DESCRIPTION OF THE TASK: Up to and including the line with "1 | 0.224 |", restate the records below word for word, beginning with their first line.
□ □ □
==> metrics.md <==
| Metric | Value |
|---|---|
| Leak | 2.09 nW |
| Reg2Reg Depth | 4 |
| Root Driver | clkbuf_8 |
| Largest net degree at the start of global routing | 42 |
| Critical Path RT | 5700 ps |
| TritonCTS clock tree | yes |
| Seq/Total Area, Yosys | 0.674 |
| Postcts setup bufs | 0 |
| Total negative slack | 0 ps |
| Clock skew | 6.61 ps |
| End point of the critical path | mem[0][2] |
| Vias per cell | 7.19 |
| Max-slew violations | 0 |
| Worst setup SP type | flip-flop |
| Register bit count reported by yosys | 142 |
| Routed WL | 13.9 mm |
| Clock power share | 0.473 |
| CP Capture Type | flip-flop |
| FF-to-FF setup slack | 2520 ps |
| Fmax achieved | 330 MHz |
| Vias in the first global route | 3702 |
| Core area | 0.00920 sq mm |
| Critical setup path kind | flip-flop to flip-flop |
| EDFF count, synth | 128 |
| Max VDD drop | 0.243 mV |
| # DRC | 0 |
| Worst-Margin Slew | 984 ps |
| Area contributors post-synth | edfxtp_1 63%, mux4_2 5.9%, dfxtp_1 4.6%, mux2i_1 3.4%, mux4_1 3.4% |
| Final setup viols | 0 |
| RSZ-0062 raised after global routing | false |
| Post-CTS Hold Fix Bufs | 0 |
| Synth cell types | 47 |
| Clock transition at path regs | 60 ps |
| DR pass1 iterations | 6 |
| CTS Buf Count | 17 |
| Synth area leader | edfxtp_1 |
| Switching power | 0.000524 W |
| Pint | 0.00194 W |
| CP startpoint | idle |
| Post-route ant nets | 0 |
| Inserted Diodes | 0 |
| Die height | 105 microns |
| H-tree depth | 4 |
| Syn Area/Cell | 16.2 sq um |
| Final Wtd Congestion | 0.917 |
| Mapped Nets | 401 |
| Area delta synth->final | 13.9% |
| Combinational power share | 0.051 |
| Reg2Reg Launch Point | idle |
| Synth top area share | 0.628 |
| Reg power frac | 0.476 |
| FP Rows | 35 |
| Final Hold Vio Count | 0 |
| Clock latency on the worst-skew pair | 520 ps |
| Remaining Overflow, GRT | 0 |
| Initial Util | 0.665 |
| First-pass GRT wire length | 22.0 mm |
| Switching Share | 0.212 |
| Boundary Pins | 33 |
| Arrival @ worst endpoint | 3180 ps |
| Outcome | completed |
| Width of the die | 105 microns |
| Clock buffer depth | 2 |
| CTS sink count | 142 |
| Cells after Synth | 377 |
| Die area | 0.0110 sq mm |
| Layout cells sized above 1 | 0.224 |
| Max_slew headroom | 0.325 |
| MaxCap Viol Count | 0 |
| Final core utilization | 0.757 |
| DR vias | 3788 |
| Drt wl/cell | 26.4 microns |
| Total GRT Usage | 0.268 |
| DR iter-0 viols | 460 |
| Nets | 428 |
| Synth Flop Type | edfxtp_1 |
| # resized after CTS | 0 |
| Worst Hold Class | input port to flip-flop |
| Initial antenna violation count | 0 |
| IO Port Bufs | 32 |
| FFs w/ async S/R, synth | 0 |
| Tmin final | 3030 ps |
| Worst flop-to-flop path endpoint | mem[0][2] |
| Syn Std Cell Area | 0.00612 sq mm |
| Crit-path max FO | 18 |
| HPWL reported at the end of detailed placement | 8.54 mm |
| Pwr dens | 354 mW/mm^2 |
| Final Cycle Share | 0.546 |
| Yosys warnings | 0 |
[src/rtl/fighter_ctrl.sv]
// rtl/fighter_ctrl.sv - fighter sprite controller: movement, animation, HP and sprite fetch
module fighter_ctrl #(
  parameter int          SCALE_SHIFT     = 1,
  parameter int          HP_MAX          = 20,
  parameter int          X_START         = 520,
  parameter int          Y_POS           = 300,
  parameter int          X_MIN           = 10,
  parameter int          X_MAX           = 560,
  parameter int          STEP            = 3,
  parameter int          KNOCK           = 3,
  parameter int          LUNGE           = 4,
  parameter bit          FACE_LEFT       = 1'b1,
  parameter int          SEP             = 50,
  parameter int          TICKS_PER_FRAME = 4,
  // per-state tables, state 0 in the least significant slot
  parameter logic [55:0]  NFRAMES = {8'd3, 8'd2, 8'd1, 8'd4, 8'd6, 8'd6, 8'd4},
  parameter logic [69:0]  RW      = {7{10'd40}},
  parameter logic [69:0]  RH      = {7{10'd50}},
  parameter logic [132:0] BASE    = {19'd46000, 19'd42000, 19'd40000, 19'd32000,
                                     19'd20000, 19'd8000, 19'd0},
  parameter logic [7:0]   TRANSP  = 8'h00
) (
  input  logic        Clk,
  input  logic        Reset,
  input  logic        frame_clk,
  input  logic        start,
  input  logic        enable,
  input  logic        move_l,
  input  logic        move_r,
  input  logic        attack_req,
  input  logic        defend,
  input  logic        hit,
  input  logic [18:0] opp_x,
  input  logic        opp_block,
  input  logic [9:0]  DrawX,
  input  logic [9:0]  DrawY,
  input  logic [7:0]  rom_data,
  output logic [18:0] rom_addr,
  output logic        pix_valid,
  output logic [7:0]  pix_data,
  output logic [18:0] pos_x,
  output logic [18:0] hp,
  output logic [2:0]  state,
  output logic [7:0]  anim_frame,
  output logic        dead,
  output logic        strike
);

  typedef enum logic [2:0] {
    ST_STAND  = 3'd0,
    ST_WALK_L = 3'd1,
    ST_WALK_R = 3'd2,
    ST_ATTACK = 3'd3,
    ST_DEFEND = 3'd4,
    ST_HURT   = 3'd5,
    ST_DIE    = 3'd6
  } state_t;

  // signed per-tick displacements; "toward" means toward the facing direction
  localparam logic signed [20:0] STEP_D  = 21'(STEP);
  localparam logic signed [20:0] KNOCK_D = FACE_LEFT ? 21'(KNOCK) : -21'(KNOCK);
  localparam logic signed [20:0] LUNGE_D = FACE_LEFT ? -21'(LUNGE) : 21'(LUNGE);
  localparam logic signed [20:0] DIE_D   = FACE_LEFT ? 21'sd4 : -21'sd4;
  localparam logic signed [20:0] XMIN_S  = 21'(X_MIN);
  localparam logic signed [20:0] XMAX_S  = 21'(X_MAX);
  localparam logic signed [20:0] SEP_S   = 21'(SEP);
  localparam logic [7:0]         DIV_TOP = 8'(TICKS_PER_FRAME - 1);
  localparam logic [7:0]         NF_ATK  = NFRAMES[31:24];

  state_t      state_q, state_d;
  logic [7:0]  frame_d;
  logic [7:0]  div_q, div_d;
  logic [18:0] x_d, hp_d;
  logic [9:0]  y_q, y_d;
  logic        pend_q, pend_d;

  logic        fc_s1, fc_s2, fc_s3;
  logic        start_d, hit_d;
  logic        tick, start_rise, hit_rise;

  logic [7:0]  nf_cur;
  logic [9:0]  rw_cur, rh_cur;
  logic [18:0] base_cur;

  logic              frame_wrap, last_frame;
  logic signed [20:0] dx, nx, opp_s;
  logic [9:0]        dy;

  logic [18:0] px_off, py_off, box_w, box_h;
  logic        in_box, in_box_d1, en_d1;

  assign tick       = fc_s2 & ~fc_s3;
  assign start_rise = start & ~start_d;
  assign hit_rise   = hit & ~hit_d;

  // synchronise frame_clk and keep previous levels for edge detection
  always_ff @(posedge Clk) begin
    if (Reset) begin
      fc_s1   <= 1'b0;
      fc_s2   <= 1'b0;
      fc_s3   <= 1'b0;
      start_d <= 1'b0;
      hit_d   <= 1'b0;
    end else begin
      fc_s1   <= frame_clk;
      fc_s2   <= fc_s1;
      fc_s3   <= fc_s2;
      start_d <= start;
      hit_d   <= hit;
    end
  end

  // per-state table lookups for the current state
  always_comb begin
    nf_cur   = NFRAMES[8*state_q +: 8];
    rw_cur   = RW[10*state_q +: 10];
    rh_cur   = RH[10*state_q +: 10];
    base_cur = BASE[19*state_q +: 19];
  end

  // next-state, animation, HP and movement; everything but pending waits for a tick
  always_comb begin
    state_d    = state_q;
    frame_d    = anim_frame;
    div_d      = div_q;
    x_d        = pos_x;
    y_d        = y_q;
    hp_d       = hp;
    pend_d     = pend_q;
    dx         = '0;
    dy         = '0;
    nx         = '0;
    opp_s      = $signed({2'b00, opp_x});
    frame_wrap = (div_q == DIV_TOP);
    last_frame = (anim_frame == 8'(nf_cur - 8'd1));

    if (!enable) begin
      state_d = ST_STAND;
      frame_d = '0;
      div_d   = '0;
      pend_d  = 1'b0;
    end else begin
      // a hit edge on the tick cycle itself is kept for the following tick
      pend_d = tick ? hit_rise : (pend_q | hit_rise);

      if (tick) begin
        if (pend_q && state_q != ST_DEFEND && hp != '0)
          hp_d = hp - 19'd1;

        if (hp == '0)
          state_d = ST_DIE;
        else if (state_q == ST_ATTACK || state_q == ST_HURT)
          state_d = (frame_wrap && last_frame) ? ST_STAND : state_q;
        else if (pend_q && state_q != ST_DEFEND)
          state_d = ST_HURT;
        else if (attack_req && (state_q == ST_STAND || state_q == ST_WALK_L ||
                                state_q == ST_WALK_R))
          state_d = ST_ATTACK;
        else if (defend)
          state_d = ST_DEFEND;
        else if (move_l ^ move_r)
          state_d = move_l ? ST_WALK_L : ST_WALK_R;
        else
          state_d = ST_STAND;

        if (state_d != state_q) begin
          frame_d = '0;
          div_d   = '0;
        end else if (frame_wrap) begin
          div_d = '0;
          if (!last_frame)
            frame_d = anim_frame + 8'd1;
          else if (state_q != ST_DIE)
            frame_d = '0;
        end else begin
          div_d = div_q + 8'd1;
        end

        // movement follows the state being entered on this tick
        case (state_d)
          ST_WALK_L: dx = -STEP_D;
          ST_WALK_R: dx = STEP_D;
          ST_HURT:   dx = KNOCK_D;
          ST_ATTACK: if (frame_d == '0) dx = LUNGE_D;
          ST_DIE:    if (frame_d == '0) begin dx = DIE_D; dy = 10'd4; end
          default:   dx = '0;
        endcase

        nx = $signed({2'b00, pos_x}) + dx;
        // stay on our own side of a solid opponent
        if (opp_block) begin
          if (pos_x >= opp_x) begin
            if (nx < opp_s + SEP_S) nx = opp_s + SEP_S;
          end else begin
            if (nx > opp_s - SEP_S) nx = opp_s - SEP_S;
          end
        end
        if (nx < XMIN_S) nx = XMIN_S;
        if (nx > XMAX_S) nx = XMAX_S;
        x_d = 19'(nx);
        y_d = (y_q >= dy) ? (y_q - dy) : '0;
      end
    end
  end

  // state and fighter registers; start edge respawns exactly like Reset
  always_ff @(posedge Clk) begin
    if (Reset || start_rise) begin
      state_q    <= ST_STAND;
      anim_frame <= '0;
      div_q      <= '0;
      pos_x      <= 19'(X_START);
      y_q        <= 10'(Y_POS);
      hp         <= 19'(HP_MAX);
      pend_q     <= 1'b0;
      in_box_d1  <= 1'b0;
      en_d1      <= 1'b0;
    end else begin
      state_q    <= state_d;
      anim_frame <= frame_d;
      div_q      <= div_d;
      pos_x      <= x_d;
      y_q        <= y_d;
      hp         <= hp_d;
      pend_q     <= pend_d;
      in_box_d1  <= in_box;
      en_d1      <= enable;
    end
  end

  // sprite box test and ROM address for the current pixel
  always_comb begin
    box_w    = 19'(rw_cur) << SCALE_SHIFT;
    box_h    = 19'(rh_cur) << SCALE_SHIFT;
    px_off   = 19'(DrawX) - pos_x;
    py_off   = 19'(DrawY) - 19'(y_q);
    in_box   = (19'(DrawX) >= pos_x) && (px_off < box_w) &&
               (DrawY >= y_q) && (py_off < box_h);
    rom_addr = base_cur
             + 19'(anim_frame) * 19'(rw_cur) * 19'(rh_cur)
             + (py_off >> SCALE_SHIFT) * 19'(rw_cur)
             + (px_off >> SCALE_SHIFT);
  end

  assign pix_valid = in_box_d1 && en_d1 && (rom_data != TRANSP);
  assign pix_data  = rom_data;
  assign state     = state_q;
  assign dead      = (hp == '0);
  assign strike    = (state_q == ST_ATTACK) && (anim_frame == (NF_ATK >> 1));

endmodule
□ □ □
EXERCISE RESPONSE:
==> metrics.md <==
| Metric | Value |
|---|---|
| Leak | 2.09 nW |
| Reg2Reg Depth | 4 |
| Root Driver | clkbuf_8 |
| Largest net degree at the start of global routing | 42 |
| Critical Path RT | 5700 ps |
| TritonCTS clock tree | yes |
| Seq/Total Area, Yosys | 0.674 |
| Postcts setup bufs | 0 |
| Total negative slack | 0 ps |
| Clock skew | 6.61 ps |
| End point of the critical path | mem[0][2] |
| Vias per cell | 7.19 |
| Max-slew violations | 0 |
| Worst setup SP type | flip-flop |
| Register bit count reported by yosys | 142 |
| Routed WL | 13.9 mm |
| Clock power share | 0.473 |
| CP Capture Type | flip-flop |
| FF-to-FF setup slack | 2520 ps |
| Fmax achieved | 330 MHz |
| Vias in the first global route | 3702 |
| Core area | 0.00920 sq mm |
| Critical setup path kind | flip-flop to flip-flop |
| EDFF count, synth | 128 |
| Max VDD drop | 0.243 mV |
| # DRC | 0 |
| Worst-Margin Slew | 984 ps |
| Area contributors post-synth | edfxtp_1 63%, mux4_2 5.9%, dfxtp_1 4.6%, mux2i_1 3.4%, mux4_1 3.4% |
| Final setup viols | 0 |
| RSZ-0062 raised after global routing | false |
| Post-CTS Hold Fix Bufs | 0 |
| Synth cell types | 47 |
| Clock transition at path regs | 60 ps |
| DR pass1 iterations | 6 |
| CTS Buf Count | 17 |
| Synth area leader | edfxtp_1 |
| Switching power | 0.000524 W |
| Pint | 0.00194 W |
| CP startpoint | idle |
| Post-route ant nets | 0 |
| Inserted Diodes | 0 |
| Die height | 105 microns |
| H-tree depth | 4 |
| Syn Area/Cell | 16.2 sq um |
| Final Wtd Congestion | 0.917 |
| Mapped Nets | 401 |
| Area delta synth->final | 13.9% |
| Combinational power share | 0.051 |
| Reg2Reg Launch Point | idle |
| Synth top area share | 0.628 |
| Reg power frac | 0.476 |
| FP Rows | 35 |
| Final Hold Vio Count | 0 |
| Clock latency on the worst-skew pair | 520 ps |
| Remaining Overflow, GRT | 0 |
| Initial Util | 0.665 |
| First-pass GRT wire length | 22.0 mm |
| Switching Share | 0.212 |
| Boundary Pins | 33 |
| Arrival @ worst endpoint | 3180 ps |
| Outcome | completed |
| Width of the die | 105 microns |
| Clock buffer depth | 2 |
| CTS sink count | 142 |
| Cells after Synth | 377 |
| Die area | 0.0110 sq mm |
| Layout cells sized above 1 | 0.224 |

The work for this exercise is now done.